RECORDED INFORMATION:
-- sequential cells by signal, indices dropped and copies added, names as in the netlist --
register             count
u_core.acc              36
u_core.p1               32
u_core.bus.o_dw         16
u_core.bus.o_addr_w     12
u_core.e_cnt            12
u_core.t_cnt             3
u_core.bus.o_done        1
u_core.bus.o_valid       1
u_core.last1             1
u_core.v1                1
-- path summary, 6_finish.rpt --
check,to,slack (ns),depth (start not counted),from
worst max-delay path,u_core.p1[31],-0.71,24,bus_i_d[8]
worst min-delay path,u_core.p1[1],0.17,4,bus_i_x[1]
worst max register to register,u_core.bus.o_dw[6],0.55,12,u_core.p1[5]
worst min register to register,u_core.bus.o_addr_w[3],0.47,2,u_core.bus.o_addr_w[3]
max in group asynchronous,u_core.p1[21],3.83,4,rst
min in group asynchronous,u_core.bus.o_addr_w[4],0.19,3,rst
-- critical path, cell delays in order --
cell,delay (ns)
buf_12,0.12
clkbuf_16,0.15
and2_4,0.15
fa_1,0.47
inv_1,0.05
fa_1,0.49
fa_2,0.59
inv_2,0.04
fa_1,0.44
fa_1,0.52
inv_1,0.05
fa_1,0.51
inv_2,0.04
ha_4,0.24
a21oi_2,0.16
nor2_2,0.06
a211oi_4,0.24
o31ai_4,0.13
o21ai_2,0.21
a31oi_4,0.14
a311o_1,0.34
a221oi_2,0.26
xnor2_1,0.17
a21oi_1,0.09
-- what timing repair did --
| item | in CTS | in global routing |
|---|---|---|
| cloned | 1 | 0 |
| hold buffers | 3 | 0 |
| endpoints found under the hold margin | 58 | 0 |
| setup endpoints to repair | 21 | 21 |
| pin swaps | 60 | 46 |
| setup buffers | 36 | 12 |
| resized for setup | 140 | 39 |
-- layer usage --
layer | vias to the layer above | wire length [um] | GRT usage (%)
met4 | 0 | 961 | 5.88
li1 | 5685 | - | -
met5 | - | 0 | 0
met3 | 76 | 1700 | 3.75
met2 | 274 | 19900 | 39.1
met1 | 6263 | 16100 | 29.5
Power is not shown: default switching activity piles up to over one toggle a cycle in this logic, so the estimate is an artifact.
==> src/rtl/jtframe_cen_ctrl.sv <==
// Fractional CPU clock-enable (rate num/den of clk) with req/ack rate changes at cen boundaries,
// pause/resume and waitn gating. Optional JTFRAME_CEN_RECOVERY_EN replays hits lost to waitn.
module jtframe_cen_ctrl #(
    parameter int W    = 10,
    parameter int NUM0 = 1,
    parameter int DEN0 = 4,
    parameter int MW   = 4
)(
    input  logic         clk,
    input  logic         rst,
    input  logic [W-1:0] num,
    input  logic [W-1:0] den,
    input  logic         cfg_req,
    output logic         cfg_ack,
    output logic         cfg_err,
    input  logic         pause_req,
    output logic         paused,
    input  logic         waitn,
    output logic         cen
);

    typedef enum logic {RUN, PAUSED} state_t;

    state_t       state, state_nx;
    logic [W-1:0] num_r, den_r;
    logic [W:0]   acc, acc_nx, sum;
    logic         hit, bad, seen, apply, armed, rec;

    always_comb begin
        state_nx = state;
        case (state)
            RUN:    if (hit && pause_req) state_nx = PAUSED;
            PAUSED: if (!pause_req)       state_nx = RUN;
        endcase
    end

    always_comb begin
        sum   = acc + {1'b0, num_r};
        hit   = (state == RUN) && (sum >= {1'b0, den_r});
        bad   = (den == '0) || (num > den);
        seen  = cfg_req && armed;
        // a valid rate change lands right after a boundary, so no CPU cycle is ever shortened
        apply = seen && !bad && (hit || state == PAUSED);
        acc_nx = acc;
        if (apply)
            acc_nx = '0;
        else if (hit)
            acc_nx = sum - {1'b0, den_r};
        else if (state == RUN)
            acc_nx = sum;
    end

`ifdef JTFRAME_CEN_RECOVERY_EN
    logic [MW-1:0] miss;

    // replayed pulses never follow a cen directly and never collide with a natural hit
    assign rec = (state == RUN) && waitn && (miss != '0) && !hit && !cen;

    always_ff @(posedge clk) begin
        if (rst)
            miss <= '0;
        else if (apply)
            miss <= '0;
        else if (hit && !waitn) begin
            if (miss != '1)
                miss <= miss + 1'b1;
        end else if (rec)
            miss <= miss - 1'b1;
    end
`else
    assign rec = 1'b0;
`endif

    always_ff @(posedge clk) begin
        if (rst) begin
            state   <= RUN;
            num_r   <= W'(NUM0);
            den_r   <= W'(DEN0);
            acc     <= '0;
            cen     <= 1'b0;
            cfg_ack <= 1'b0;
            cfg_err <= 1'b0;
            armed   <= 1'b1;
        end else begin
            state   <= state_nx;
            acc     <= acc_nx;
            cen     <= (hit && waitn) || rec;
            cfg_ack <= seen && (bad || apply);
            cfg_err <= seen && bad;
            if (apply) begin
                num_r <= num;
                den_r <= den;
            end
            // a held request is served once; it must drop before the next one counts
            if (!cfg_req)
                armed <= 1'b1;
            else if (seen && (bad || apply))
                armed <= 1'b0;
        end
    end

    assign paused = (state == PAUSED);

endmodule

==> config.mk <==
export PLATFORM = sky130hd
export DESIGN_NAME = jtframe_cen_ctrl
export DESIGN_NICKNAME = d
export VERILOG_FILES = /design/src/rtl/jtframe_cen_ctrl.sv
export SDC_FILE = /design/constraint.sdc
export NUM_CORES = 1
export LEC_CHECK = 0
export BUFFER_PORTS_ARGS = -buffer_cell sky130_fd_sc_hd__buf_2
export CAP_MARGIN = 15
export CORE_ASPECT_RATIO = 0.7
export CORE_UTILIZATION = 52
export DETAILED_ROUTE_END_ITERATION = 12
export MAX_ROUTING_LAYER = met4
export PLACE_DENSITY_LB_ADDON = 0.05
export SYNTH_ARGS = -nofsm -noshare
export SYNTH_HDL_FRONTEND = slang
export SYNTH_SLANG_ARGS = --single-unit
==> constraint.sdc <==
create_clock -name clk -period 3.3 [get_ports clk]
set_input_delay 0.66 -clock clk [delete_from_list [all_inputs] [get_ports clk]]
set_output_delay 0.66 -clock clk [all_outputs]
set_load 0.01 [all_outputs]
==> run_results.csv, run 1 <==
group,metric,value,unit
logic_synthesis,yosys_register_bits,36,
cts,clock_latency,290,ps
drt,drtIter0Drc,153,
cells_and_area,area_growth,33.2,%
drt,final_antenna_net_count,0,
cts,ctsHoldBuffers,0,
grt,track_usage,30.0,%
grt,grt_pass1_vias,2343,
cts,cts.sinks,36,
sta,relSlewSlack,61.0,%
place,dpl.hpwl,5250,um
cells_and_area,finalNonFillerCells,461,
setup_path,regToRegSetupSlack,-440,ps
logic_synthesis,yosys-top-cells-count,"dfxtp_1 (36), ha_1 (30), nor2_1 (29), inv_1 (28), mux2i_1 (23)",
hold_path,hold_end,"cfg_ack",
place,dp_cells,437,
hold_path,min_path_type,"flop to flop",
sta,clock.fmax,267,MHz
floorplanning,die_area,0.00539,mm^2
sta,rsz0062_at_grt,"yes",
floorplanning,core,0.00483,mm^2
cts,clockRootBuffer,"clkbuf_8",
setup_path,slowest_delay,370,ps
grt,antenna_found_initial,0,
logic_synthesis,synth_area,0.00265,mm^2
setup_path,cp_max_fo,7,
cts,cts_tree,"yes",
setup_path,critPathSlowestCell,"a221o_1",
drt,drt_wl_total,7350,um
logic_synthesis,ys_seq_area_share,27.2,%
sta,setup_ws,-441,ps
power,ir_worst_vdd,972,uV
setup_path,cp-end-kind,"flop",
drt,avgRoutedWirePerCell,15.9,um
logic_synthesis,synth_area_leaders,"dfxtp_1 (27%), ha_1 (14%), mux2i_1 (8.7%)",
logic_synthesis,yosysMostFrequentCell,"dfxtp_1",
flow_run,cap_violations,0,
floorplanning,die_h,61.7,um
power,p_leak,1.76,nW
setup_path,r2r_start,"acc[0]",
logic_synthesis,synthCells,302,
grt,overflow,0,
drt,vias,2496,
hold_path,min_from,"armed",
cells_and_area,stdcell_area,0.00353,mm^2
setup_path,arrival,3910,ps
setup_path,cp.required,3470,ps
cells_and_area,final_nets,448,
logic_synthesis,yosysWarnings,0,
logic_synthesis,synth_top_cell_area_share,27.2,%
cts,clk_pin_slew,80,ps
logic_synthesis,syn_nets,359,
setup_path,path_class,"flop to flop",
setup_path,reg2reg_depth,16,
floorplanning,top_level_ports,29,
drt,route.detailed.drc,0,
setup_path,start_kind,"flop",
drt,viasPerCell,5.41,
sta,worst_pin_slew,584,ps
place,placed_area,0.00320,mm^2
floorplanning,num_rows,21,
sta,period_minus_slack,3740,ps
grt,grt_max_degree,25,
cells_and_area,nFillCells,400,
sta,hold_viol,0,
drt,drt_pass1_iterations,4,
hold_path,hold_depth,2,
floorplanning,die-width,87.3,um
cts,cts_buffer_depth,2,
cells_and_area,drive_gt1_share,30.6,%
logic_synthesis,syn_avg_cell_area,8.77,um^2
cells_and_area,antenna_cells,0,
setup_path,startpoint,"acc[0]",
sta,finalCritPeriodShare,113,%
logic_synthesis,synth_edf_count,0,
place,routabilityCongestion,0.823,
cts,cts_max_level,2,
sta,final-max-slew-violation-count,0,
logic_synthesis,ys_types,55,
setup_path,crit_chain,"ha_4 > fa_2 > a211o_1 > a21oi_2 > o21ai_1 > xor2_1 > ha_1 > and3_4 > and2_4 > a221o_1 > o41ai_4 > buf_6 > buf_12 > buf_16 > mux2i_1 > nor2_1",
setup_path,r2r-end,"num_r[7]",
outcome,violations,"setup timing",
logic_synthesis,synth_ff_type,"dfxtp_1",
grt,grt_pass1_wl,11500,um
sta,fin_worst_skew,5.02,ps
cts,numCtsBuffers,5,
logic_synthesis,async_flop_share,0,%
outcome,outcome,"finished with violations",
logic_synthesis,synth_top_area_cell,"dfxtp_1",
place,portBuffers,28,
floorplanning,start_util,54.8,%
sta,setup_viol,35,
power,p_per_area,1270,mW/mm^2
cells by family after synthesis:
kind of cell	count (synthesis)	synth area share (%)
AOI/OAI and AO/OA	74	19.8
muxes	24	9.12
adders and majority gates	32	15.7
and+or+nand+nor	86	17.2
DFF	36	27.2
xor gates and xnor gates	13	4.30
buffers and inverters	37	6.71
critical path: cells and delay by family, from the launching register on:
family	cells	cell delay (ps)
AOI/OAI and AO/OA	5	1250
xor gates and xnor gates	1	250
adders and majority gates	3	800
buffers and inverters	3	420
DFF	1	340
muxes	1	180
and+or+nand+nor	3	350
cells in the final DEF, fill, tap and decap left out, drive strengths merged, types with 2 or more instances in the layout:
cell type,count
a21o,4
clkbuf,6
o2111a,4
nand2b,8
a211o,2
or2,4
a31oi,2
nor3,4
xor2,8
buf,90
nand2,10
o21ai,9
nor4,3
and3,2
o211a,3
mux2i,23
o21a,5
or3,4
fa,2
and2,2
nor2b,2
o211ai,7
a21oi,21
o311ai,2
and4,2
ha,30
clkinv,2
nand3,9
inv,28
nor2,29
dfxtp,36
xnor2,5
o21bai,2
a211oi,4
nand4,3
where the power goes:
group / switching [mW] / internal (mW) / leakage [nW]
clock network: 0.169 / 0.150 / 0.0414
registers: 0.103 / 0.573 / 0.295
logic: 1.61 / 1.88 / 1.42
per-stage QoR:
step / TNS, ps / util [%] / power, mW / hold slack, ps / setup slack (ps)
after floorplan: -6860 / - / 2.59 / 432 / -294
after global placement: -10610 / 66.2 / 3.56 / 455 / -382
after detailed placement: -11620 / 66.2 / 3.58 / 462 / -429
after CTS: -10250 / 73.3 / 4.44 / 473 / -350
after global routing: -17570 / 73.0 / 4.82 / 492 / -610
final: -12580 / 73.0 / 4.49 / 467 / -441
flip-flops by register name, summed over array words and instances (netlist names):
name,count
num_r,10
acc,11
den_r,10
cen,1
cfg_err,1
cfg_ack,1
armed,1
paused,1
layout make-up:
cell class,count,area (um^2),share of cell area [%]
clock buffer,6,72.6,2.06
timing repair buffer,90,706,20.0
tap,69,86.3,2.45
multi-input combinational,229,1810,51.4
clock inverter,2,16.3,0.461
sequential,36,723,20.5
inverter,29,109,3.09
how the worst max path moves through the flow:
stage / end / depth (start not counted) / slack [ps]
after global routing: num_r[8] / 16 / -610
after CTS: num_r[7] / 16 / -350
after detailed placement: num_r[0] / 14 / -430
after floorplan: num_r[2] / 15 / -290
final: num_r[7] / 16 / -440
after global placement: num_r[0] / 14 / -380
what timing repair did:
action                                  CTS  global route
resized for setup                        16             3
pin swaps                                14             5
endpoints found under the setup margin   35            35
buffers inserted                         13             2
gates cloned                              3             0
per-layer routing:
metal / global-route usage, % / wire length [um]
met3: 4.49 / 311
met2: 47.3 / 3310
met5: - / 0
met1: 41.2 / 3660
met4: 7.03 / 76
No activity file was read; power rests on OpenSTA's default activity.
==> inputs of run 2 (changes only) <==
Settings changed: CORE_ASPECT_RATIO 0.7 to 1.5.
==> run_results.csv, run 2 (synthesis results as in run 1) <==
group,metric,value,unit
outcome,outcome,"finished with violations",
outcome,violations,"setup timing",
sta,clock.fmax,272,MHz
cts,cts_max_level,2,
setup_path,cp-end-kind,"flop",
sta,holdWs,463,ps
sta,fin_worst_skew,7.41,ps
drt,viasPerCell,5.55,
setup_path,path_class,"flop to flop",
power,switching_share,41.7,%
power,seqPwrFrac,15.5,%
floorplanning,die-width,60.3,um
sta,setup_viol,35,
grt,grt_max_degree,25,
cts,numCtsBuffers,5,
power,p_comb_share,76.7,%
setup_path,reg2reg_depth,14,
grt,grt_pass1_wl,10700,um
drt,avgRoutedWirePerCell,15.1,um
cts,clk_pin_slew,70,ps
setup_path,cp_top_family,"compound AO/OA/AOI/OAI gates",
cells_and_area,most-common-layout-cells,"buf_4 (48), dfxtp_1 (34), nor2_1 (29), ha_1 (29)",
place,placed_area,0.00316,mm^2
setup_path,start_kind,"flop",
floorplanning,start_util,54.6,%
cells_and_area,drive_gt1_share,31.1,%
cells_and_area,regMostFlops,"acc",
power,p_leak,1.74,nW
cts,clockRootBuffer,"clkbuf_8",
place,pre_cts_slack,-419,ps
hold_path,hold_end,"cfg_ack",
cells_and_area,final_nets,443,
setup_path,r2r_start,"acc[0]",
setup_path,crit_chain,"ha_4 > fa_2 > a211o_1 > a21oi_2 > o21ai_1 > xor2_1 > ha_1 > and3_4 > and2_4 > a221o_1 > buf_6 > nor3_4 > mux2_2 > o211a_1",
floorplanning,die_h,89.4,um
hold_path,hold_depth,2,
cts,ctsHoldBuffers,0,
sta,relSlewSlack,60.6,%
cells_and_area,stdcell_area,0.00349,mm^2
place,routabilityCongestion,0.919,
hold_path,min_path_type,"flop to flop",
floorplanning,top_level_ports,29,
setup_path,regToRegSetupSlack,-380,ps
cts,cts.sinks,36,
setup_path,startpoint,"acc[0]",
grt,grt_pass1_vias,2442,
drt,final_antenna_net_count,0,
setup_path,cp_max_fo,3,
sta,setup_ws,-382,ps
power,p_sw,1.83,mW
power,clkPwrFrac,7.8,%
sta,period_minus_slack,3680,ps
grt,track_usage,28.1,%
power,intPower,2.56,mW
floorplanning,core,0.00485,mm^2
drt,drt_pass1_iterations,6,
setup_path,cp_num_buf_inv,1,
place,portBuffers,28,
floorplanning,die_area,0.00539,mm^2
sta,hold_viol,0,
flow_run,cap_violations,0,
setup_path,r2r-end,"acc[5]",
cells_and_area,largest_reg_flops,11,
grt,met3_usage,2.89,%
drt,drt_wl_total,6830,um
floorplanning,num_rows,31,
grt,use_met2,47.8,%
hold_path,min_from,"armed",
setup_path,cp.required,3500,ps
grt,overflow,0,
sta,finalCritPeriodShare,112,%
setup_path,slowest_delay,410,ps
grt,use_met1,30.3,%
sta,final-max-slew-violation-count,0,
cells_and_area,final_common_cell,"buf_4",
cells_and_area,area_growth,31.8,%
cts,clock_latency,300,ps
cells_and_area,largestRegisters,"acc: 11 flops, den_r: 10 flops, num_r: 10 flops",
setup_path,arrival,3880,ps
grt,antenna_found_initial,0,
power,power,4.40,mW
drt,route.detailed.drc,0,
setup_path,critPathSlowestCell,"a221o_1",
power,p_per_area,1260,mW/mm^2
sta,worst_pin_slew,590,ps
cells_and_area,antenna_cells,0,
grt,grt_busiest_layer,"met2",
sta,rsz0062_at_grt,"yes",
power,ir_worst_vdd,488,uV
drt,drtIter0Drc,74,
cts,cts_buffer_depth,2,
cts,cts_tree,"yes",
drt,vias,2509,
place,dpl.hpwl,5140,um
[run 2: timing repair]
action | 4_1_cts | 5_1_grt
cloned | 2 | 0
setup endpoints to repair | 35 | 35
resized for setup | 15 | 8
pin swaps | 9 | 8
buffers inserted | 11 | 3
endpoints found under the hold margin | 0 | 0
[run 2: how the worst max path moves through the flow]
stage | to | cells after the start
finish | acc[5] | 14
global route | den_r[1] | 15
CTS | acc[5] | 14
detailed placement | acc[0] | 14
global placement | acc[0] | 14
floorplan | num_r[2] | 15
[run 2: final cells by class]
cell class,count,area (um^2)
clock buffers,7,96.3
fillers,416,1360
flip-flops and latches,36,723
repair buffers,85,647
well taps,66,82.6
inverters,29,109
multi-input cells,229,1830
[run 2: tightest hold or removal path, cell delays in order (launching register included)]
cell and delay [ps]:
dfxtp_1 330, nand2_1 60, nor2_1 30
[run 2: power by group through the flow]
| stage | registers, mW | logic [mW] | clock network, mW |
|---|---|---|---|
| finish | 0.681 | 3.38 | 0.341 |
| global route | 0.696 | 3.65 | 0.365 |
| CTS | 0.678 | 3.19 | 0.349 |
| detailed placement | 0.687 | 2.87 | 0 |
| global placement | 0.681 | 2.84 | 0 |
| floorplan | 0.652 | 1.94 | 0 |
[run 2: through the flow]
| stage | utilization (%) | std cells | setup TNS [ps] |
|---|---|---|---|
| after floorplan | - | 302 | -6860 |
| after global placement | 65.2 | 429 | -11100 |
| after detailed placement | 65.2 | 429 | -12330 |
| after CTS | 70.9 | 449 | -9470 |
| after global routing | 71.9 | 452 | -16600 |
| final | 71.9 | 452 | -10770 |
[run 2: per-layer routing]
layer  wire length [um]  vias up  part of all wire (%)
met4                314        0                   4.6
met5                  0        -                     0
met2               3520       52                    52
met3                140       21                   2.0
met1               2850     1174                    42
li1                   -     1262                     -
==> inputs of run 3 (changes only) <==
Settings changed: PLACE_DENSITY_LB_ADDON 0.05 to 0.25.
==> run_results.csv, run 3 (synthesis results as in run 1) <==
group,metric,value,unit
power,p_comb_share,77.1,%
drt,vias,2507,
drt,viasPerCell,5.53,
cts,cts_tree,"yes",
cells_and_area,final_nets,443,
hold_path,min_from,"armed",
drt,final_antenna_net_count,0,
sta,fin_worst_skew,4.54,ps
power,p_sw,1.85,mW
sta,rsz0062_at_grt,"yes",
drt,drtIter0Drc,61,
drt,route.detailed.drc,0,
setup_path,r2r_start,"acc[0]",
cells_and_area,area_growth,30.7,%
place,portBuffers,28,
floorplanning,die-width,60.3,um
grt,grt_pass1_wl,10900,um
cts,cts.sinks,36,
grt,grt_max_degree,25,
setup_path,cp_max_fo,6,
floorplanning,top_level_ports,29,
hold_path,hold_depth,2,
setup_path,cp.required,3470,ps
cts,clockRootBuffer,"clkbuf_8",
cts,cts_buffer_depth,2,
power,clkPwrFrac,7.4,%
sta,holdWs,473,ps
flow_run,cap_violations,0,
sta,setup_viol,35,
grt,antenna_found_initial,0,
setup_path,r2r-end,"acc[4]",
cts,numCtsBuffers,5,
power,p_per_area,1260,mW/mm^2
floorplanning,die_h,89.4,um
place,dpl.hpwl,5240,um
cts,cts_max_level,2,
floorplanning,die_area,0.00539,mm^2
grt,overflow,0,
hold_path,hold_end,"cfg_ack",
sta,clock.fmax,269,MHz
setup_path,start_kind,"flop",
cts,clk_pin_slew,70,ps
sta,setup_ws,-416,ps
cells_and_area,largest_reg_flops,11,
sta,relSlewSlack,59.2,%
cells_and_area,drive_gt1_share,30.7,%
sta,worst_pin_slew,611,ps
sta,finalCritPeriodShare,113,%
cts,ctsHoldBuffers,0,
floorplanning,core,0.00485,mm^2
setup_path,reg2reg_depth,15,
outcome,violations,"setup timing",
power,switching_share,42.4,%
power,ir_worst_vdd,510,uV
grt,grt_pass1_vias,2390,
cells_and_area,antenna_cells,0,
outcome,outcome,"finished with violations",
sta,period_minus_slack,3720,ps
floorplanning,num_rows,31,
drt,drt_wl_total,6780,um
sta,hold_viol,0,
drt,avgRoutedWirePerCell,15.0,um
setup_path,path_class,"flop to flop",
power,p_leak,1.73,nW
sta,final-max-slew-violation-count,0,
drt,drt_pass1_iterations,4,
hold_path,min_path_type,"flop to flop",
place,routabilityCongestion,0.927,
floorplanning,start_util,54.6,%
cells_and_area,regMostFlops,"acc",
grt,track_usage,28.2,%
power,intPower,2.51,mW
setup_path,arrival,3890,ps
power,seqPwrFrac,15.5,%
cells_and_area,most-common-layout-cells,"buf_4 (50), dfxtp_1 (34), ha_1 (29)",
setup_path,cp-end-kind,"flop",
cts,clock_latency,290,ps
setup_path,regToRegSetupSlack,-420,ps
power,power,4.36,mW
cells_and_area,final_common_cell,"buf_4",
cells_and_area,largestRegisters,"acc: 11 flops, den_r: 10 flops, num_r: 10 flops",
## run 3: cell count changes in the layout (fill, tap and decap cells not counted), moves of 2 or more
cell	before	now
o21ai_1	2	0
o21ai_2	0	2
mux2i_2	4	1
mux2i_1	19	21
clkbuf_1	0	2
buf_4	48	50
buf_16	2	0
## run 3: cell type report
cell class	instances	area [um^2]
clock buffers	8	90.1
inverters	29	109
repair buffers	85	602
flip-flops and latches	36	723
multi-input cells	229	1850
well taps	66	82.6
fillers	378	1390
## run 3: how the worst max path moves through the flow
| stage | startpoint | endpoint | cells past startpoint |
|---|---|---|---|
| floorplan | acc[0] | num_r[2] | 15 |
| global placement | num_r[1] | num_r[0] | 14 |
| detailed placement | num_r[1] | num_r[0] | 14 |
| CTS | acc[0] | acc[5] | 14 |
| global route | num_r[0] | acc[4] | 15 |
| finish | acc[0] | acc[4] | 15 |
## run 3: critical path: stages (launching register included)
cell     delay (ps)
dfxtp_2         340
ha_4            160
fa_2            340
a211o_1         310
a21oi_2         210
o21ai_2          90
xor2_1          170
ha_1            380
and3_4          190
and2_4          130
a221o_1         410
buf_6           150
nor3_4          190
buf_6           180
mux2i_2         240
a21oi_1          90
## run 3: stage by stage
stage               cells  TNS [ps]  utilization [%]  instance area (um^2)  setup slack [ps]
CTS                   449    -10520             69.8                  3380              -358
finish                453    -12600             71.4                  3460              -416
global placement      428    -10690             64.7                  3140              -366
detailed placement    428    -13190             64.7                  3140              -455
global route          453    -17580             71.4                  3460              -562
floorplan             302     -6860                -                  2680              -294
## run 3: timing repair
item	CTS	global route
gates resized for setup	17	12
pin swaps	13	11
endpoints found under the setup margin	35	35
gates cloned	2	0
hold endpoints to repair	0	0
buffers inserted	11	4
## run 3: metal layers
metal | up-vias | routed length [um] | global-route usage (%)
met1 | 1153 | 2830 | 32.3
met2 | 65 | 3490 | 48.0
li1 | 1267 | - | -
met3 | 22 | 162 | 3.04
met4 | 0 | 298 | 13.1
met5 | - | 0 | -
## run 3: power by group through the flow
stage	Clock, mW	Combinational, mW	Sequential [mW]
floorplan	0	1.94	0.652
global placement	0	2.77	0.679
detailed placement	0	2.83	0.684
CTS	0.327	3.09	0.677
global route	0.342	3.67	0.694
finish	0.323	3.36	0.678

TASK DETAILS: All that is wanted is the stretch of lines above from the one containing "export CAP_MARGIN = 15" through the one containing "export SYNTH_SLANG_ARGS = --single-unit", duplicated exactly.

YOUR RESPONSE:
export CAP_MARGIN = 15
export CORE_ASPECT_RATIO = 0.7
export CORE_UTILIZATION = 52
export DETAILED_ROUTE_END_ITERATION = 12
export MAX_ROUTING_LAYER = met4
export PLACE_DENSITY_LB_ADDON = 0.05
export SYNTH_ARGS = -nofsm -noshare
export SYNTH_HDL_FRONTEND = slang
export SYNTH_SLANG_ARGS = --single-unit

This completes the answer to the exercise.